Due to the power instability and field non-uniformity of radio frequency (RF), microwave (MW) and laser signals, inhomogeneous broadening of spin magnetic resonance line causes the absorption to decrease in a nuclear resonance system, which can reduce the sensitivity of spin-based sensing and testing technology. In this paper, we propose and design a double solenoid coil RF resonance antenna structure. The nearly uniform RF field density is produced by the two solenoid coil antenna structures that are parallel to the symmetry axis. The size of the uniformity in the center region of double solenoid coil RF resonance antenna structure is about π×375 mm² × 10 mm. And the non-uniformity is less than 0.9%. Comparing with a single straight wire antenna and the single solenoid coil RF resonance antenna structure, the uniformity is improved by about 56.889 times and 42.889 times, respectively. At the same time, based on the near-field mutual inductance coupled resonance effect, the intensities of RF field in the center region of the two-solenoid coil antenna structure is enhanced. Comparing with the single solenoid coil antenna structures, it is enhanced by about 1.587 times. And the equivalent sensitivity of the silicon vacancy color center spin based sensor is enhanced by about 4.833 times.
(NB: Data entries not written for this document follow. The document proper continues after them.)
**src/rtl/tmc_pkg.sv**
```systemverilog
// Package for the two-unit 8-bit timer mode control block.
// Assumes a single 20 MHz peripheral clock and a byte-wide register port.
package tmc_pkg;
	// Register offsets
	localparam logic [15:0] ADDR_MODE_U0 = 16'hFF69;
	localparam logic [15:0] ADDR_MODE_U1 = 16'hFF6C;
	localparam logic [15:0] ADDR_COMP0_U0 = 16'hFF80;
	localparam logic [15:0] ADDR_COMP1_U0 = 16'hFF81;
	localparam logic [15:0] ADDR_COMP0_U1 = 16'hFF82;
	localparam logic [15:0] ADDR_COMP1_U1 = 16'hFF83;
	localparam logic [15:0] ADDR_IRQ_STAT = 16'hFF84;
	localparam logic [15:0] ADDR_IRQ_MASK = 16'hFF85;
	localparam logic [15:0] ADDR_PORT = 16'hFF86;
	localparam logic [15:0] ADDR_COUNT_U0 = 16'hFF87;
	localparam logic [15:0] ADDR_COUNT_U1 = 16'hFF88;
	// Reset values
	localparam logic [7:0] MODE_RST = 8'h00;
	localparam logic [7:0] ZERO8 = 8'h00;
	localparam logic [3:0] PORT_RST = 4'h3;
	// Mode register field positions
	localparam int RUN_BIT = 7;
	localparam int CKS_HI = 6;
	localparam int CKS_LO = 4;
	localparam int MD_HI = 3;
	localparam int MD_LO = 2;
	localparam int LEV_BIT = 1;
	localparam int OEN_BIT = 0;
	// Port register field positions: dir0, latch0, dir1, latch1
	localparam int PDIR0 = 0;
	localparam int PLAT0 = 1;
	localparam int PDIR1 = 2;
	localparam int PLAT1 = 3;
	// Operating mode codes
	localparam logic [1:0] MD_INTERVAL = 2'h0;
	localparam logic [1:0] MD_CARRIER = 2'h1;
	localparam logic [1:0] MD_PWM = 2'h2;
	// Prescaler tap positions (divide by 2^k means bit k-1 falls from one to zero)
	localparam int PRE_W = 12;
	localparam logic [7:0] CNT_ONE = 8'h01;
endpackage

```
**src/rtl/tmc_unit.sv**
```systemverilog
// One 8-bit timer unit: counter, compare logic and wave output.
// Assumes a one-cycle count tick from the parent and registered mode bits.
`timescale 1ns/1ps
module tmc_unit (
	input wire logic clk_i, // Peripheral clock
	input wire logic rst_n_i, // Synchronised reset, active low
	input wire logic [7:0] mode_i, // Mode register
	input wire logic tick_i, // Count clock pulse
	input wire logic [7:0] comp0_i, // First compare value
	input wire logic [7:0] comp1_i, // Second compare value
	output logic [7:0] count_o, // Counter value
	output logic match_o, // Interrupt event pulse
	output logic wave_o // Timer wave output
);
	typedef struct packed {
		logic [7:0] cnt;
		logic match;
		logic wave;
		logic phase; // High while comparing against the second register
	} tmc_unit_st_t;
	tmc_unit_st_t s_r, s_nxt;
	logic run, lev, oen;
	logic [1:0] md;
	assign run = mode_i[tmc_pkg::RUN_BIT];
	assign md = mode_i[tmc_pkg::MD_HI:tmc_pkg::MD_LO];
	assign lev = mode_i[tmc_pkg::LEV_BIT];
	assign oen = mode_i[tmc_pkg::OEN_BIT];

	// Counter and wave sequencing
	always_comb begin
		s_nxt = s_r;
		s_nxt.match = 1'b0;
		if (!run || !oen) begin
			s_nxt.cnt = tmc_pkg::ZERO8;
			s_nxt.phase = 1'b0;
			// idle level when stopped or disabled
			s_nxt.wave = lev;
			if (run) begin
				s_nxt.cnt = s_r.cnt;
			end
		end
		if (run && tick_i) begin
			s_nxt.cnt = s_r.cnt + tmc_pkg::CNT_ONE;
			if (md == tmc_pkg::MD_CARRIER && s_r.cnt == comp1_i) begin
				s_nxt.cnt = tmc_pkg::ZERO8;
				s_nxt.match = 1'b1;
			end else if (!s_r.phase && s_r.cnt == comp0_i) begin
				s_nxt.cnt = tmc_pkg::ZERO8;
				s_nxt.match = 1'b1;
				s_nxt.wave = oen ? ~s_r.wave : lev;
				if (md == tmc_pkg::MD_PWM) begin
					s_nxt.phase = 1'b1;
				end
			end else if (s_r.phase && s_r.cnt == comp1_i) begin
				s_nxt.wave = oen ? ~s_r.wave : lev;
				s_nxt.phase = 1'b0;
			end
		end
	end

	// State register
	always_ff @(posedge clk_i or negedge rst_n_i) begin
		if (!rst_n_i) begin
			s_r <= '0;
		end else begin
			s_r <= s_nxt;
		end
	end

	assign count_o = s_r.cnt;
	assign match_o = s_r.match;
	assign wave_o = s_r.wave;

	a_stop_clears: assert property (@(posedge clk_i) disable iff (!rst_n_i)
		!run |=> s_r.cnt == tmc_pkg::ZERO8) else $error("counter not cleared on stop");
	a_match_pulse: assert property (@(posedge clk_i) disable iff (!rst_n_i)
		run && tick_i && !s_r.phase && md != tmc_pkg::MD_CARRIER && s_r.cnt == comp0_i
		|=> match_o && count_o == tmc_pkg::ZERO8) else $error("missing match");
	a_idle_level: assert property (@(posedge clk_i) disable iff (!rst_n_i)
		!run ##1 !run |-> wave_o == $past(lev)) else $error("idle level wrong");
	// carrier mode clears the count on the second compare
	a_carrier_clear: assert property (@(posedge clk_i) disable iff (!rst_n_i)
		run && tick_i && md == tmc_pkg::MD_CARRIER && s_r.cnt == comp1_i
		|=> match_o && count_o == tmc_pkg::ZERO8) else $error("carrier clear missing");
	c_match_seen: cover property (@(posedge clk_i) disable iff (!rst_n_i) match_o);
endmodule // tmc_unit

```
**src/rtl/tmc_top.sv**
```systemverilog
// Mode control for two 8-bit timer units with register port and interrupt.
// Assumes a byte register port with read data one cycle after the strobe.
//
// The implementer's own choice: strobed register access.
`timescale 1ns/1ps
module tmc_top (
	input wire logic core_clk_i, // 20 MHz peripheral clock
	input wire logic nrst_i, // Asynchronous reset, active low
	input wire logic [15:0] addr_i, // Register address
	input wire logic [7:0] wdata_i, // Write data
	input wire logic wr_i, // Write strobe
	input wire logic rd_i, // Read strobe
	input wire logic partner_tick_i, // Partner timer output pulse
	input wire logic low_speed_osc_i, // Low-speed oscillator tick pulse
	output logic [7:0] rdata_o, // Read data, one cycle after strobe
	output logic compare_irq_o, // Level interrupt
	output logic wave_out_u0_o, // Pin level unit 0
	output logic wave_out_u0_oe_o, // Pin drive enable unit 0
	output logic wave_out_u1_o, // Pin level unit 1
	output logic wave_out_u1_oe_o // Pin drive enable unit 1
);
	typedef struct packed {
		logic [7:0] mode0;
		logic [7:0] mode1;
		logic [7:0] cmp00;
		logic [7:0] duty_compare_u0;
		logic [7:0] cmp01;
		logic [7:0] duty_compare_u1;
		logic [1:0] stat;
		logic [1:0] mask;
		logic [3:0] port;
		logic [tmc_pkg::PRE_W-1:0] pre;
		logic [8:0] lso;
		logic [7:0] rdata;
		logic irq;
		logic p0;
		logic oe0;
		logic p1;
		logic oe1;
	} tmc_st_t;
	tmc_st_t s_r, s_nxt;
	logic [1:0] rst_sync_r;
	logic rst_n;
	logic tick0, tick1, m0, m1, w0, w1;
	logic [7:0] cnt0, cnt1;
	logic [tmc_pkg::PRE_W-1:0] pre_inc;
	logic [8:0] lso_inc;

	// Reset release through two flops
	always_ff @(posedge core_clk_i or negedge nrst_i) begin
		if (!nrst_i) begin
			rst_sync_r <= 2'h0;
		end else begin
			rst_sync_r <= {rst_sync_r[0], 1'b1};
		end
	end
	assign rst_n = rst_sync_r[1];

	// Pulse when the prescaler carries into bit k (divide by 2^k); k=0 is every cycle
	function automatic logic div_tick(input logic [tmc_pkg::PRE_W-1:0] cur,
		input logic [tmc_pkg::PRE_W-1:0] nxt, input int k);
		if (k == 0) begin
			div_tick = 1'b1;
		end else begin
			div_tick = (cur[k-1] && !nxt[k-1]);
		end
	endfunction

	assign pre_inc = s_r.pre + {{(tmc_pkg::PRE_W-1){1'b0}}, 1'b1};
	assign lso_inc = s_r.lso + 9'h001;

	always_comb begin
		case (s_r.mode0[tmc_pkg::CKS_HI:tmc_pkg::CKS_LO])
			3'h0: tick0 = div_tick(s_r.pre, pre_inc, 0);
			3'h1: tick0 = div_tick(s_r.pre, pre_inc, 1);
			3'h2: tick0 = div_tick(s_r.pre, pre_inc, 2);
			3'h3: tick0 = div_tick(s_r.pre, pre_inc, 6);
			3'h4: tick0 = div_tick(s_r.pre, pre_inc, 10);
			3'h5: tick0 = partner_tick_i;
			default: tick0 = 1'b0; // Prohibited codes never count
		endcase
	end

	always_comb begin
		case (s_r.mode1[tmc_pkg::CKS_HI:tmc_pkg::CKS_LO])
			3'h0: tick1 = div_tick(s_r.pre, pre_inc, 0);
			3'h1: tick1 = div_tick(s_r.pre, pre_inc, 2);
			3'h2: tick1 = div_tick(s_r.pre, pre_inc, 4);
			3'h3: tick1 = div_tick(s_r.pre, pre_inc, 6);
			3'h4: tick1 = div_tick(s_r.pre, pre_inc, 12);
			3'h5: tick1 = low_speed_osc_i && s_r.lso[6:0] == 7'h7F;
			3'h6: tick1 = low_speed_osc_i && s_r.lso == 9'h1FF;
			default: tick1 = low_speed_osc_i;
		endcase
	end

	tmc_unit u_unit0 (
		.clk_i(core_clk_i),
		.rst_n_i(rst_n),
		.mode_i(s_r.mode0),
		.tick_i(tick0),
		.comp0_i(s_r.cmp00),
		.comp1_i(s_r.duty_compare_u0),
		.count_o(cnt0),
		.match_o(m0),
		.wave_o(w0)
	);

	tmc_unit u_unit1 (
		.clk_i(core_clk_i),
		.rst_n_i(rst_n),
		.mode_i(s_r.mode1),
		.tick_i(tick1),
		.comp0_i(s_r.cmp01),
		.comp1_i(s_r.duty_compare_u1),
		.count_o(cnt1),
		.match_o(m1),
		.wave_o(w1)
	);

	// Register port, interrupt status and pin drive
	always_comb begin
		s_nxt = s_r;
		s_nxt.pre = pre_inc;
		s_nxt.lso = low_speed_osc_i ? lso_inc : s_r.lso;
		s_nxt.rdata = tmc_pkg::ZERO8;
		// capture writes in this clock domain
		if (wr_i) begin
			case (addr_i)
				tmc_pkg::ADDR_MODE_U0: begin
					// prohibited unit 0 mode codes fall back to interval
					s_nxt.mode0 = wdata_i;
					if (wdata_i[tmc_pkg::MD_LO]) begin
						s_nxt.mode0[tmc_pkg::MD_HI:tmc_pkg::MD_LO] = tmc_pkg::MD_INTERVAL;
					end
				end
				tmc_pkg::ADDR_MODE_U1: begin
					// unit 1 code 11 is prohibited
					s_nxt.mode1 = wdata_i;
					if (wdata_i[tmc_pkg::MD_HI:tmc_pkg::MD_LO] == 2'h3) begin
						s_nxt.mode1[tmc_pkg::MD_HI:tmc_pkg::MD_LO] = tmc_pkg::MD_INTERVAL;
					end
				end
				tmc_pkg::ADDR_COMP0_U0: s_nxt.cmp00 = wdata_i;
				tmc_pkg::ADDR_COMP1_U0: s_nxt.duty_compare_u0 = wdata_i;
				tmc_pkg::ADDR_COMP0_U1: s_nxt.cmp01 = wdata_i;
				tmc_pkg::ADDR_COMP1_U1: s_nxt.duty_compare_u1 = wdata_i;
				tmc_pkg::ADDR_IRQ_STAT: s_nxt.stat = s_r.stat & ~wdata_i[1:0];
				tmc_pkg::ADDR_IRQ_MASK: s_nxt.mask = wdata_i[1:0];
				tmc_pkg::ADDR_PORT: s_nxt.port = wdata_i[3:0];
				default: ;
			endcase
		end
		// Set wins over a clear in the same cycle
		s_nxt.stat = s_nxt.stat | {m1, m0};
		if (rd_i) begin
			case (addr_i)
				tmc_pkg::ADDR_MODE_U0: s_nxt.rdata = s_r.mode0;
				tmc_pkg::ADDR_MODE_U1: s_nxt.rdata = s_r.mode1;
				tmc_pkg::ADDR_COMP0_U0: s_nxt.rdata = s_r.cmp00;
				tmc_pkg::ADDR_COMP1_U0: s_nxt.rdata = s_r.duty_compare_u0;
				tmc_pkg::ADDR_COMP0_U1: s_nxt.rdata = s_r.cmp01;
				tmc_pkg::ADDR_COMP1_U1: s_nxt.rdata = s_r.duty_compare_u1;
				tmc_pkg::ADDR_IRQ_STAT: s_nxt.rdata = {6'h00, s_r.stat};
				tmc_pkg::ADDR_IRQ_MASK: s_nxt.rdata = {6'h00, s_r.mask};
				tmc_pkg::ADDR_PORT: s_nxt.rdata = {4'h0, s_r.port};
				tmc_pkg::ADDR_COUNT_U0: s_nxt.rdata = cnt0;
				tmc_pkg::ADDR_COUNT_U1: s_nxt.rdata = cnt1;
				default: s_nxt.rdata = tmc_pkg::ZERO8; // Unmapped reads zero
			endcase
		end
		s_nxt.irq = |(s_nxt.stat & s_nxt.mask);
		// disabled output shows the idle level; pin needs dir 0 and latch 0
		s_nxt.oe0 = !s_r.port[tmc_pkg::PDIR0];
		s_nxt.p0 = (s_r.mode0[tmc_pkg::OEN_BIT] ? w0 : s_r.mode0[tmc_pkg::LEV_BIT])
			| s_r.port[tmc_pkg::PLAT0];
		s_nxt.oe1 = !s_r.port[tmc_pkg::PDIR1];
		s_nxt.p1 = (s_r.mode1[tmc_pkg::OEN_BIT] ? w1 : s_r.mode1[tmc_pkg::LEV_BIT])
			| s_r.port[tmc_pkg::PLAT1];
	end

	always_ff @(posedge core_clk_i or negedge rst_n) begin
		if (!rst_n) begin
			s_r <= '0;
			s_r.port <= tmc_pkg::PORT_RST;
		end else begin
			s_r <= s_nxt;
		end
	end

	assign rdata_o = s_r.rdata;
	assign compare_irq_o = s_r.irq;
	assign wave_out_u0_o = s_r.p0;
	assign wave_out_u0_oe_o = s_r.oe0;
	assign wave_out_u1_o = s_r.p1;
	assign wave_out_u1_oe_o = s_r.oe1;

	a_mode_readback: assert property (@(posedge core_clk_i) disable iff (!rst_n)
		rd_i && !wr_i && addr_i == tmc_pkg::ADDR_MODE_U0 |=> rdata_o == $past(s_r.mode0))
		else $error("mode readback wrong");
	a_mode_write: assert property (@(posedge core_clk_i) disable iff (!rst_n)
		wr_i && addr_i == tmc_pkg::ADDR_MODE_U1 && wdata_i[3:2] != 2'h3
		|=> s_r.mode1 == $past(wdata_i)) else $error("mode write lost");
	a_reset_zero: assert property (@(posedge core_clk_i)
		$rose(rst_n) |-> s_r.mode0 == tmc_pkg::MODE_RST && s_r.mode1 == tmc_pkg::MODE_RST)
		else $error("mode not reset");
	a_stat_sticky: assert property (@(posedge core_clk_i) disable iff (!rst_n)
		m0 |=> s_r.stat[0]) else $error("status not set");
	// prohibited unit 1 code never stored
	a_mode_legal: assert property (@(posedge core_clk_i) disable iff (!rst_n)
		s_r.mode1[3:2] != 2'h3) else $error("prohibited mode stored");
	// divide by one ticks every cycle
	a_div_one: assert property (@(posedge core_clk_i) disable iff (!rst_n)
		s_r.mode0[6:4] == 3'h0 |-> tick0) else $error("div1 tick missing");
	// prohibited-free osc select uses osc pulse
	a_osc_sel: assert property (@(posedge core_clk_i) disable iff (!rst_n)
		s_r.mode1[6:4] == 3'h7 |-> tick1 == low_speed_osc_i) else $error("osc select");
	a_pin_latch: assert property (@(posedge core_clk_i) disable iff (!rst_n)
		s_r.port[tmc_pkg::PLAT0] ##1 s_r.port[tmc_pkg::PLAT0] |-> wave_out_u0_o)
		else $error("latch ignored");
	a_out_off: assert property (@(posedge core_clk_i) disable iff (!rst_n)
		!s_r.mode1[0] && !s_r.port[3] |=> wave_out_u1_o == $past(s_r.mode1[1]))
		else $error("disabled output not idle");
	a_irq_level: assert property (@(posedge core_clk_i) disable iff (!rst_n)
		compare_irq_o == |(s_r.stat & s_r.mask)) else $error("irq level wrong");
	// a one written clears status when no new event arrives
	a_stat_clear: assert property (@(posedge core_clk_i) disable iff (!rst_n)
		wr_i && addr_i == tmc_pkg::ADDR_IRQ_STAT && wdata_i[1] && !m1 |=> !s_r.stat[1])
		else $error("status not cleared");
	// read data stand only after a read strobe
	a_rdata_idle: assert property (@(posedge core_clk_i) disable iff (!rst_n)
		!rd_i |=> rdata_o == tmc_pkg::ZERO8) else $error("stray read data");
	c_irq_high: cover property (@(posedge core_clk_i) disable iff (!rst_n) compare_irq_o);
	c_pwm_run: cover property (@(posedge core_clk_i) disable iff (!rst_n)
		s_r.mode0[7] && s_r.mode0[3:2] == tmc_pkg::MD_PWM && m0);
	c_carrier: cover property (@(posedge core_clk_i) disable iff (!rst_n)
		s_r.mode1[3:2] == tmc_pkg::MD_CARRIER && m1);
endmodule // tmc_top

```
In the experiment, an optical detection magnetic resonance measurement system based on the spin magnetic resonance effect of silicon vacancy color center in single crystal SiC is built. Comparing with the single straight wire antenna and the single solenoid coil RF resonance antenna structure, the contrast of the silicon vacancy color center spin magnetic resonance signals of the double solenoid coil RF resonance antenna structure increases about 6 times and 2.4 times, respectively. The sensitivity of the spin-based sensor is increased by 4.833 times and 2.071 times through using the modulation and demodulation method, and the noise decreases by 8 times and twice. Hence, based on this double solenoid coil RF resonance antenna structure, the sensitivity of the silicon vacancy spin sensor can be improved. Combined with chip manufacturing technology of SiC wafer, it proves to be a potential approach to developing the high precision, chip scale spin sensor devices and measurement technology.